WORK INSTRUCTION: Examine each line of the listing below. Copy those in which the string "cells" appears.

━━ TASK DATA ━━

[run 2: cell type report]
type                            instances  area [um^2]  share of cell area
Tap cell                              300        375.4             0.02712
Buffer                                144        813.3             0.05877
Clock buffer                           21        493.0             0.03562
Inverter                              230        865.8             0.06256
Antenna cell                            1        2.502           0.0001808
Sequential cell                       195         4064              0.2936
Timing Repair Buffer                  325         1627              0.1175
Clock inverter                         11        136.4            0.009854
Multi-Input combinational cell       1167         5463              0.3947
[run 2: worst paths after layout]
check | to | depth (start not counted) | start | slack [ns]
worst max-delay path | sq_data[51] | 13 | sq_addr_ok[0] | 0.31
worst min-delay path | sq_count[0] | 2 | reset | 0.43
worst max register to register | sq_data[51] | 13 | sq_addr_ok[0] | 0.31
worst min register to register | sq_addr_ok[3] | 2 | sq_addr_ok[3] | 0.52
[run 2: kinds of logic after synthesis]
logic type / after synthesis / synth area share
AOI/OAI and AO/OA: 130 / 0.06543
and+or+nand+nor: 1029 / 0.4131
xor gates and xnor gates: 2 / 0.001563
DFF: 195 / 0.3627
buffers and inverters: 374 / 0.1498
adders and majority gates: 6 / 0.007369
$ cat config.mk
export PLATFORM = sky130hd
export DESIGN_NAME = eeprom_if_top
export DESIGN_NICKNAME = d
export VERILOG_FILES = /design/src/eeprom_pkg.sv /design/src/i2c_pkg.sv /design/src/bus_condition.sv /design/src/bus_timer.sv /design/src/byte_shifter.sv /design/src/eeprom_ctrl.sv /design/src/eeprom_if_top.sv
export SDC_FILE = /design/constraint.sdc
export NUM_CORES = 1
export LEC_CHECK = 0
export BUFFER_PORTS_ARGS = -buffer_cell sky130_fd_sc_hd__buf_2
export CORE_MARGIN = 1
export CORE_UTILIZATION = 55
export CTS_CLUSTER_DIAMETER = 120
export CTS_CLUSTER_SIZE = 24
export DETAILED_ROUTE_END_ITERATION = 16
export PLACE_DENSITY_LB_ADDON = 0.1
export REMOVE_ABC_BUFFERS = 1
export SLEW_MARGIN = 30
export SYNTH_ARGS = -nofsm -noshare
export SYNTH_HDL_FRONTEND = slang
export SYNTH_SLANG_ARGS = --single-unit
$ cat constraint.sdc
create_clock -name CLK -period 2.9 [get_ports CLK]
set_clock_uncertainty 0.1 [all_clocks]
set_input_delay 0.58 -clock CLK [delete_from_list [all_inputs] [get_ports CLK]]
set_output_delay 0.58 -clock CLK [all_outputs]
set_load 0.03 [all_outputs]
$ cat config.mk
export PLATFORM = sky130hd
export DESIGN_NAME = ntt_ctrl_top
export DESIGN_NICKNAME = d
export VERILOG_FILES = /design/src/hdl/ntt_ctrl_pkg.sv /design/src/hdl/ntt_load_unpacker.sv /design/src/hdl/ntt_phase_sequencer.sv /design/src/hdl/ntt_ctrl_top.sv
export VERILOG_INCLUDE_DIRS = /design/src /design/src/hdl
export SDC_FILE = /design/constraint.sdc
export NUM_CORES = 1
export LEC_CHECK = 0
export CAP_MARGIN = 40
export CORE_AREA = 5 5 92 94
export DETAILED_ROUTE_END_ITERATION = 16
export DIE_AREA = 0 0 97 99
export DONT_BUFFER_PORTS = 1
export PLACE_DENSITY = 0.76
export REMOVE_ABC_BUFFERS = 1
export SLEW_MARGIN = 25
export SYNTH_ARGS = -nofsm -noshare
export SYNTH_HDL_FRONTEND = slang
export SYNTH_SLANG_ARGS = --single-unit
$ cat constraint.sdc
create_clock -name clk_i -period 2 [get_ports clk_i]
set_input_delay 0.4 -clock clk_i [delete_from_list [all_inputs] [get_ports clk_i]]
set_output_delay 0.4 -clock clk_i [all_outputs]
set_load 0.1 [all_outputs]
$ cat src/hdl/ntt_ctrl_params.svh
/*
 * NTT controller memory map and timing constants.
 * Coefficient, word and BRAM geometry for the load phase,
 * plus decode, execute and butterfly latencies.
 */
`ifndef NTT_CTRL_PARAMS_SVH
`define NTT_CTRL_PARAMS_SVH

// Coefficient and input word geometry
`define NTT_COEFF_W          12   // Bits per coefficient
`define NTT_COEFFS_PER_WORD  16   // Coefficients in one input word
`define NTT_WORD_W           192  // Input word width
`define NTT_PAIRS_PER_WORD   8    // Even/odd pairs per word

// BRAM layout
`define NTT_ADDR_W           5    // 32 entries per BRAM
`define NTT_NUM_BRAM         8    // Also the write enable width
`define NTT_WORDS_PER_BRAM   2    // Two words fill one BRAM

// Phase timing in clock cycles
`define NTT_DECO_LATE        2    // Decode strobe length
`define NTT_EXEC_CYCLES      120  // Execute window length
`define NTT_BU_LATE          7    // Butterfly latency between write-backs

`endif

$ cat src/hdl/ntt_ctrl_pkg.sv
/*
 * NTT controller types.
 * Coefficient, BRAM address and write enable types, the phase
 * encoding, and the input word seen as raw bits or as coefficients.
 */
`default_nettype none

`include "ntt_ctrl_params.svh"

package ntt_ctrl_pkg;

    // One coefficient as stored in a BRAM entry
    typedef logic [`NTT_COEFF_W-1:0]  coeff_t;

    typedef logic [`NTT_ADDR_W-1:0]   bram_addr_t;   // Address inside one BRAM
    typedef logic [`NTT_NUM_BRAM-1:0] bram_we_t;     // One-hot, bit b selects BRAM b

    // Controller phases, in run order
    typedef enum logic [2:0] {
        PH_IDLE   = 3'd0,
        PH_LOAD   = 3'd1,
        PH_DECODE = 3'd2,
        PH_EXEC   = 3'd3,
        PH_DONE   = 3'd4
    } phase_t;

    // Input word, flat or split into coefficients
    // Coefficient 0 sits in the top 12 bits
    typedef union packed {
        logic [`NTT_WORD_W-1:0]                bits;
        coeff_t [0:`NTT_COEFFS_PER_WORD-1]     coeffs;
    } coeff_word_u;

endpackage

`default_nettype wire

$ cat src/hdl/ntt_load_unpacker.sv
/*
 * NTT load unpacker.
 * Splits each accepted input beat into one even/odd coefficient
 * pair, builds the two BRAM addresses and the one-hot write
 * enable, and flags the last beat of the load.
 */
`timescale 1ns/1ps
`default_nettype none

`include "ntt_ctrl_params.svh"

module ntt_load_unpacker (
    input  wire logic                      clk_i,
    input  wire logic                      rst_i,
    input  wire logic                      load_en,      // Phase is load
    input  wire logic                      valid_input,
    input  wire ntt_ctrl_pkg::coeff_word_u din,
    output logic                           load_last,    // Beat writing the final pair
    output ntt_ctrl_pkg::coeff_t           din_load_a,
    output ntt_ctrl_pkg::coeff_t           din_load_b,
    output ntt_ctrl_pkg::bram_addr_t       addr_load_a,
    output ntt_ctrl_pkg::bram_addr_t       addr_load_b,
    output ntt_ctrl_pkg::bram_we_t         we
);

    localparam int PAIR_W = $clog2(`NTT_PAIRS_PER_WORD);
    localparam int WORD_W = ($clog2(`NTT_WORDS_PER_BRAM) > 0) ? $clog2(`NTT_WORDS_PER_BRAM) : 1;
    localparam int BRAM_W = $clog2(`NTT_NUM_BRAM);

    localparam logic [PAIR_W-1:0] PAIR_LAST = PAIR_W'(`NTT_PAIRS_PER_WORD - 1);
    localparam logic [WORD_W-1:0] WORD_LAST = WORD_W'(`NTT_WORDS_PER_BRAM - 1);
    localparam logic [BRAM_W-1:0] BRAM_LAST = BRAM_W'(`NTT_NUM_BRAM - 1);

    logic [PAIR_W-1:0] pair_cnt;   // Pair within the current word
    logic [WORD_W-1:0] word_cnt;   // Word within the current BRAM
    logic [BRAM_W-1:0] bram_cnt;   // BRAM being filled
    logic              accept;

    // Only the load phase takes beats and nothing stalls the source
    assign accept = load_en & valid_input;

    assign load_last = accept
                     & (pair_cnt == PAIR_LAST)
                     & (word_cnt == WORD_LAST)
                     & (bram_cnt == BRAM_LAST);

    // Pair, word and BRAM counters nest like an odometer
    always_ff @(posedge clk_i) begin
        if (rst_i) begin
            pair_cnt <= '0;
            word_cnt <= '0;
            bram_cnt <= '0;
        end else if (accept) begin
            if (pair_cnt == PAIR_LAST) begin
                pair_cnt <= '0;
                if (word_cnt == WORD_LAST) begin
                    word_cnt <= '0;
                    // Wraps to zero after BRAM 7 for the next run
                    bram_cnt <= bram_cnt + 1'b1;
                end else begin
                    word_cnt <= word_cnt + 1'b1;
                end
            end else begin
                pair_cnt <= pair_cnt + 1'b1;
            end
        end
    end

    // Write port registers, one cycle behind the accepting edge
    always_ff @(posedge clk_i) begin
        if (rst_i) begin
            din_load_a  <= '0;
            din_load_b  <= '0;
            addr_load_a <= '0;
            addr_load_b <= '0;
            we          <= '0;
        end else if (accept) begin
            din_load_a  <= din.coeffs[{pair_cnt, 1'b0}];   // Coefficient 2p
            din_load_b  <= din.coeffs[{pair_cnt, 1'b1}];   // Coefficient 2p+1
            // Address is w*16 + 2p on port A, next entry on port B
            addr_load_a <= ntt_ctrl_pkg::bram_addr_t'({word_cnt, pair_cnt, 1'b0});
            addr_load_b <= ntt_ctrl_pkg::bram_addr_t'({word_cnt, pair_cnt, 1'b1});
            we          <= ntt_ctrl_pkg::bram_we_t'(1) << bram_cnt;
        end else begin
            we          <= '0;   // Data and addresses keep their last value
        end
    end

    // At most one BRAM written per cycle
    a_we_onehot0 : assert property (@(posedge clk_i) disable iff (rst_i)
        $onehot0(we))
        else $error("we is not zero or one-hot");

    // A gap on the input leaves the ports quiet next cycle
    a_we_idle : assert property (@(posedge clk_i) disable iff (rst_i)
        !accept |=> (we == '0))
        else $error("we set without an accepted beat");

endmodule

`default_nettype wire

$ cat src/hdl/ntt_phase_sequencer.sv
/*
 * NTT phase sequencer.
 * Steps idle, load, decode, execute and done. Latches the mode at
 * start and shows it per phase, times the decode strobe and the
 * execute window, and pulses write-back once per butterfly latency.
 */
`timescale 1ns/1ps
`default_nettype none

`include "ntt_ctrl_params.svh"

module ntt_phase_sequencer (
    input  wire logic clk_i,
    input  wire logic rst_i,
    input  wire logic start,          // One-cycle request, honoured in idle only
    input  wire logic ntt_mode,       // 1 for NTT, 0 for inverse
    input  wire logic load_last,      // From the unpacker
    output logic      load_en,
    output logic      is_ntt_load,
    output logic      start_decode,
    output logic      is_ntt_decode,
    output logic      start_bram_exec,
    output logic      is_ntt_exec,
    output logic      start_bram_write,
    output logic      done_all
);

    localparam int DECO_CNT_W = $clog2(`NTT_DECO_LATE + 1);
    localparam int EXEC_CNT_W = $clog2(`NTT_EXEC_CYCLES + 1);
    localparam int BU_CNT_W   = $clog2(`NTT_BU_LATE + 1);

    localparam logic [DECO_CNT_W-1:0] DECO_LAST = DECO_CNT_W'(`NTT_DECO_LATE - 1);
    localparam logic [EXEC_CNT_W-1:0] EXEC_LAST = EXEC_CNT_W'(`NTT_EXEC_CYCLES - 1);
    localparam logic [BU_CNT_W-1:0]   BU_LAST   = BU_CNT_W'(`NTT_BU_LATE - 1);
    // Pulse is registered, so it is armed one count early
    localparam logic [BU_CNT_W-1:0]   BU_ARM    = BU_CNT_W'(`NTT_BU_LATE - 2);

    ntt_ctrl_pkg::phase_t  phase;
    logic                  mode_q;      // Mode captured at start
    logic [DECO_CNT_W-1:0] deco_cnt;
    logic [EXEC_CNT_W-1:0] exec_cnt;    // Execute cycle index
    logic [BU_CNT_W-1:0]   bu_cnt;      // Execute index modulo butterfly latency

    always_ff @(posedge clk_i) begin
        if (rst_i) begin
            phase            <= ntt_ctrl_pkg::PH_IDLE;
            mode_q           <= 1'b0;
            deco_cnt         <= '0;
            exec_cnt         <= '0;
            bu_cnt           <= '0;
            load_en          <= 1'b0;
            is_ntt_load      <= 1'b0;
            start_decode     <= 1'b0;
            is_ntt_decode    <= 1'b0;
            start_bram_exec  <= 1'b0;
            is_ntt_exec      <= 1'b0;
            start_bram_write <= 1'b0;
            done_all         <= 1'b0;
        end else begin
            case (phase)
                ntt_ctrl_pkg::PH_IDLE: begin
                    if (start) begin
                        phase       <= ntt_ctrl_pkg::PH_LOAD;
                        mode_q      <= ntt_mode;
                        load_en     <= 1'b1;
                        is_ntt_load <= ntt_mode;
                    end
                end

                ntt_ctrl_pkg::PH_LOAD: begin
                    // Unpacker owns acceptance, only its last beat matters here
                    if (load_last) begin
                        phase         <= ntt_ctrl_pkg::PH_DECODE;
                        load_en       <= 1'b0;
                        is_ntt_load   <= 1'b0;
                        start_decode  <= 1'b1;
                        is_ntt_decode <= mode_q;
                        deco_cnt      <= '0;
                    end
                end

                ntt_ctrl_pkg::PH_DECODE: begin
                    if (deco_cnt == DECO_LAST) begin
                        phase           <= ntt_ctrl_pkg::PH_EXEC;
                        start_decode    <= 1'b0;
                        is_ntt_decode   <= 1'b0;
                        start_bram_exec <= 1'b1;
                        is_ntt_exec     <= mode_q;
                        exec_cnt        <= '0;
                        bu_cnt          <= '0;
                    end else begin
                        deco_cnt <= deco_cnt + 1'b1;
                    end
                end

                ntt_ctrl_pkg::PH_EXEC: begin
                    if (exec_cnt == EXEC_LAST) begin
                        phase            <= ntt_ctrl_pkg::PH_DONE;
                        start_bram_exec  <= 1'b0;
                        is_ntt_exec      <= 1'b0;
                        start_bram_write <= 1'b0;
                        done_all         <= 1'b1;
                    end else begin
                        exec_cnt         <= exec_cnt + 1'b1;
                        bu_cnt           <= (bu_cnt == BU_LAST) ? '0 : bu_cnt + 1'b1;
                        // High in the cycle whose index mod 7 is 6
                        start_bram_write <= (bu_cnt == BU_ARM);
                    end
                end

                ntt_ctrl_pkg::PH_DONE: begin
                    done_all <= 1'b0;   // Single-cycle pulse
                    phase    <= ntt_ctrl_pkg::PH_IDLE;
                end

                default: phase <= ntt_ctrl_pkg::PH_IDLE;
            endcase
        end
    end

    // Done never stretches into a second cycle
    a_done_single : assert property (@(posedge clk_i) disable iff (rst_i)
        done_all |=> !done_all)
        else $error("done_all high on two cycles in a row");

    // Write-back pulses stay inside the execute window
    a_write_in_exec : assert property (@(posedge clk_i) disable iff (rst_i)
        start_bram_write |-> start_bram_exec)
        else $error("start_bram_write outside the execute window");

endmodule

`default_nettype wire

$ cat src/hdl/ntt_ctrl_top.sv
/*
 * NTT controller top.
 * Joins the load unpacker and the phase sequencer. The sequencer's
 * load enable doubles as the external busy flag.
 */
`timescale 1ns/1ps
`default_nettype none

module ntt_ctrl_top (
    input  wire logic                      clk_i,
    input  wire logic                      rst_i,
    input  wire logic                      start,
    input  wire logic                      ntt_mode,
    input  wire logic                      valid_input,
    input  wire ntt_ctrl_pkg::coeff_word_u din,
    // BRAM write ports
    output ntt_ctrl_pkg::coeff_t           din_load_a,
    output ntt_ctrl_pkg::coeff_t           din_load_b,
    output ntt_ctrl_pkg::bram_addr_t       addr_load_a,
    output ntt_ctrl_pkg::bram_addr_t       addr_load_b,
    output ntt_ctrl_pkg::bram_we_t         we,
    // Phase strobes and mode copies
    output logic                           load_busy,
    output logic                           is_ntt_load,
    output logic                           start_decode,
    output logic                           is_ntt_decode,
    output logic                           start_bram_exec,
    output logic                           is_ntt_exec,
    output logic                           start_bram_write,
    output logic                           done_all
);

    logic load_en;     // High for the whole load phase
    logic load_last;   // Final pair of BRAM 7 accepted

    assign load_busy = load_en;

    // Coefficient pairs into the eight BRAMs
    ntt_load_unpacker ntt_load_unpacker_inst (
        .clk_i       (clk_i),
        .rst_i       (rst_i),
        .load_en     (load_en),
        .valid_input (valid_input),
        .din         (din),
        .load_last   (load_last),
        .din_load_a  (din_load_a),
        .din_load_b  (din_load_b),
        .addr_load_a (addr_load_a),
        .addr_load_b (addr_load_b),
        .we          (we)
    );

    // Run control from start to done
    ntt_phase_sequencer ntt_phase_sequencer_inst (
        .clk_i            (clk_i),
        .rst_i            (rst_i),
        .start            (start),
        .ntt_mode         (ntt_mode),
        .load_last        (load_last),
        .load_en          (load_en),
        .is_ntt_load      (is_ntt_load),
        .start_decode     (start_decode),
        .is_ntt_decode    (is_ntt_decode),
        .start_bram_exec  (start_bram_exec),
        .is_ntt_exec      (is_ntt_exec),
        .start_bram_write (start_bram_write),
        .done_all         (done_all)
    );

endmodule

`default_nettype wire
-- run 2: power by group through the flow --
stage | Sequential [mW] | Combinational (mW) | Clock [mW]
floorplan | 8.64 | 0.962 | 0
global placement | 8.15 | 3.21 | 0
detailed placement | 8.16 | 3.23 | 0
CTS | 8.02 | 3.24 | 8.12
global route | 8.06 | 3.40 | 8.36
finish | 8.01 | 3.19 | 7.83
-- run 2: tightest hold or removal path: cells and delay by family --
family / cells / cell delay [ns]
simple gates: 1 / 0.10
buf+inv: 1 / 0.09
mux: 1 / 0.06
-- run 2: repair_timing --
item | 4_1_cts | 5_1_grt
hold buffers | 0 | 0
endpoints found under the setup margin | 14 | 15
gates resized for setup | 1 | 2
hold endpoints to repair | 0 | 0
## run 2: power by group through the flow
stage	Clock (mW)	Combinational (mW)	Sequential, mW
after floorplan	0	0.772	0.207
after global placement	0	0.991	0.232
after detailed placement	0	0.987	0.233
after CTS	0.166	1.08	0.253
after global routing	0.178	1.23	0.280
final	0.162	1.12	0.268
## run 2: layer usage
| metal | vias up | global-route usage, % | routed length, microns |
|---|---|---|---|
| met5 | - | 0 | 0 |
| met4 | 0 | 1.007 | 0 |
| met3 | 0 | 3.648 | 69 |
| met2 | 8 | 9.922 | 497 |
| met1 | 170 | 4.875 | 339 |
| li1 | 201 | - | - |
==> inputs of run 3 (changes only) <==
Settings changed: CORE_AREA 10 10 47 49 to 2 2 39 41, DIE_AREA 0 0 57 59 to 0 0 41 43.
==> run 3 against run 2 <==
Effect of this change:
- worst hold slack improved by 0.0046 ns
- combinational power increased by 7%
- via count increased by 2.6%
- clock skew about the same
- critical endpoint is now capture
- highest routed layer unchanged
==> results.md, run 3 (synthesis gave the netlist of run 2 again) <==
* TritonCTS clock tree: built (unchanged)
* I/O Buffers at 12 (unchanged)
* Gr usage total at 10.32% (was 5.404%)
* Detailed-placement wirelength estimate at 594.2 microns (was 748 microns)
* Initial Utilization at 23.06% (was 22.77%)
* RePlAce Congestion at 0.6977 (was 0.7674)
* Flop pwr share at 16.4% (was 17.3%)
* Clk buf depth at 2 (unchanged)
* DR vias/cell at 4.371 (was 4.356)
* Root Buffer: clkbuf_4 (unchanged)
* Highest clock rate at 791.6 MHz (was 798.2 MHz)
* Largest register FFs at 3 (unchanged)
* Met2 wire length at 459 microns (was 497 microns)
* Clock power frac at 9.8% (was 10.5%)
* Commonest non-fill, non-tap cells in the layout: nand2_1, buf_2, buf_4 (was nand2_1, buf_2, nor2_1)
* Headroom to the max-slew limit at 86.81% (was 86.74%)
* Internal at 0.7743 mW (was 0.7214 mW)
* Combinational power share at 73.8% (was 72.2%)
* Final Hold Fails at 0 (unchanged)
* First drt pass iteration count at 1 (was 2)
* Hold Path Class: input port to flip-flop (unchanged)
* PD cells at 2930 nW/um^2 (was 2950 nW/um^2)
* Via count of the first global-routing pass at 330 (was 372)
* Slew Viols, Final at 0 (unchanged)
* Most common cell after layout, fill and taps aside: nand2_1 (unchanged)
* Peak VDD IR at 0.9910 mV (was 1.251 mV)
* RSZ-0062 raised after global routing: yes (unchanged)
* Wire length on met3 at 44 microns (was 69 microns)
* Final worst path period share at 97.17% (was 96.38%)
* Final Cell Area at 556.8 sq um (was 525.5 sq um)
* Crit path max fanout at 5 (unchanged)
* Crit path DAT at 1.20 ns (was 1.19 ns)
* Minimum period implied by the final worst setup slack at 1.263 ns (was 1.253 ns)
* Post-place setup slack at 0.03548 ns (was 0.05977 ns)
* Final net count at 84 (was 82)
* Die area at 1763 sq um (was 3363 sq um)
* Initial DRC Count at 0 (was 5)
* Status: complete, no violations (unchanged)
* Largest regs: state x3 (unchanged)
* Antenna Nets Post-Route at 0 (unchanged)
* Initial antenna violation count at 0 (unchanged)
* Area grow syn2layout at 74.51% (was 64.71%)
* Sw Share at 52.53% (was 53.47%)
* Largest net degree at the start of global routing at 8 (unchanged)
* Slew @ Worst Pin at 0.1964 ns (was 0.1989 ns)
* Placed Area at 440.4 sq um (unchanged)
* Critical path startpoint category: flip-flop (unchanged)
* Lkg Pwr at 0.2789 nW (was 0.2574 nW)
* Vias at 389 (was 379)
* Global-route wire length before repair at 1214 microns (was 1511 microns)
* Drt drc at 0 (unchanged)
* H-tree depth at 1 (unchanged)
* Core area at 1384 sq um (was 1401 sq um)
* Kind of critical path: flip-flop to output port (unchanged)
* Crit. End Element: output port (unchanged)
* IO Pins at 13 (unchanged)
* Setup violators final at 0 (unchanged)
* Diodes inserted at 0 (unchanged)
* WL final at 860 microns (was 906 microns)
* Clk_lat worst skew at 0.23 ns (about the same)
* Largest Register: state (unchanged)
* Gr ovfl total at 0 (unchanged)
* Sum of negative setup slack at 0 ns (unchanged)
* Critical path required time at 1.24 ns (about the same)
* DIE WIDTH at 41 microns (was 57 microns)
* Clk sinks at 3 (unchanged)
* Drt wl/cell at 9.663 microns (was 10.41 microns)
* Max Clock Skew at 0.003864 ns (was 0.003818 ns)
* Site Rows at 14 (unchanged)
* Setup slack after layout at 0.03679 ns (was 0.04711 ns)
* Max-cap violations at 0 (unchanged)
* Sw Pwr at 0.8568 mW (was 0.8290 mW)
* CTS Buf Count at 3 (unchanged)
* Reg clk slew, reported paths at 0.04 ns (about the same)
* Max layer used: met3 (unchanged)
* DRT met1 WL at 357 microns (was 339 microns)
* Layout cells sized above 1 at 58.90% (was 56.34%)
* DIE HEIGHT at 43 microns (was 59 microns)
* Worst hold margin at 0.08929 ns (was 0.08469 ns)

━━━

YOUR RESPONSE:
-- run 2: tightest hold or removal path: cells and delay by family --
family / cells / cell delay [ns]
* Commonest non-fill, non-tap cells in the layout: nand2_1, buf_2, buf_4 (was nand2_1, buf_2, nor2_1)
* PD cells at 2930 nW/um^2 (was 2950 nW/um^2)
* Layout cells sized above 1 at 58.90% (was 56.34%)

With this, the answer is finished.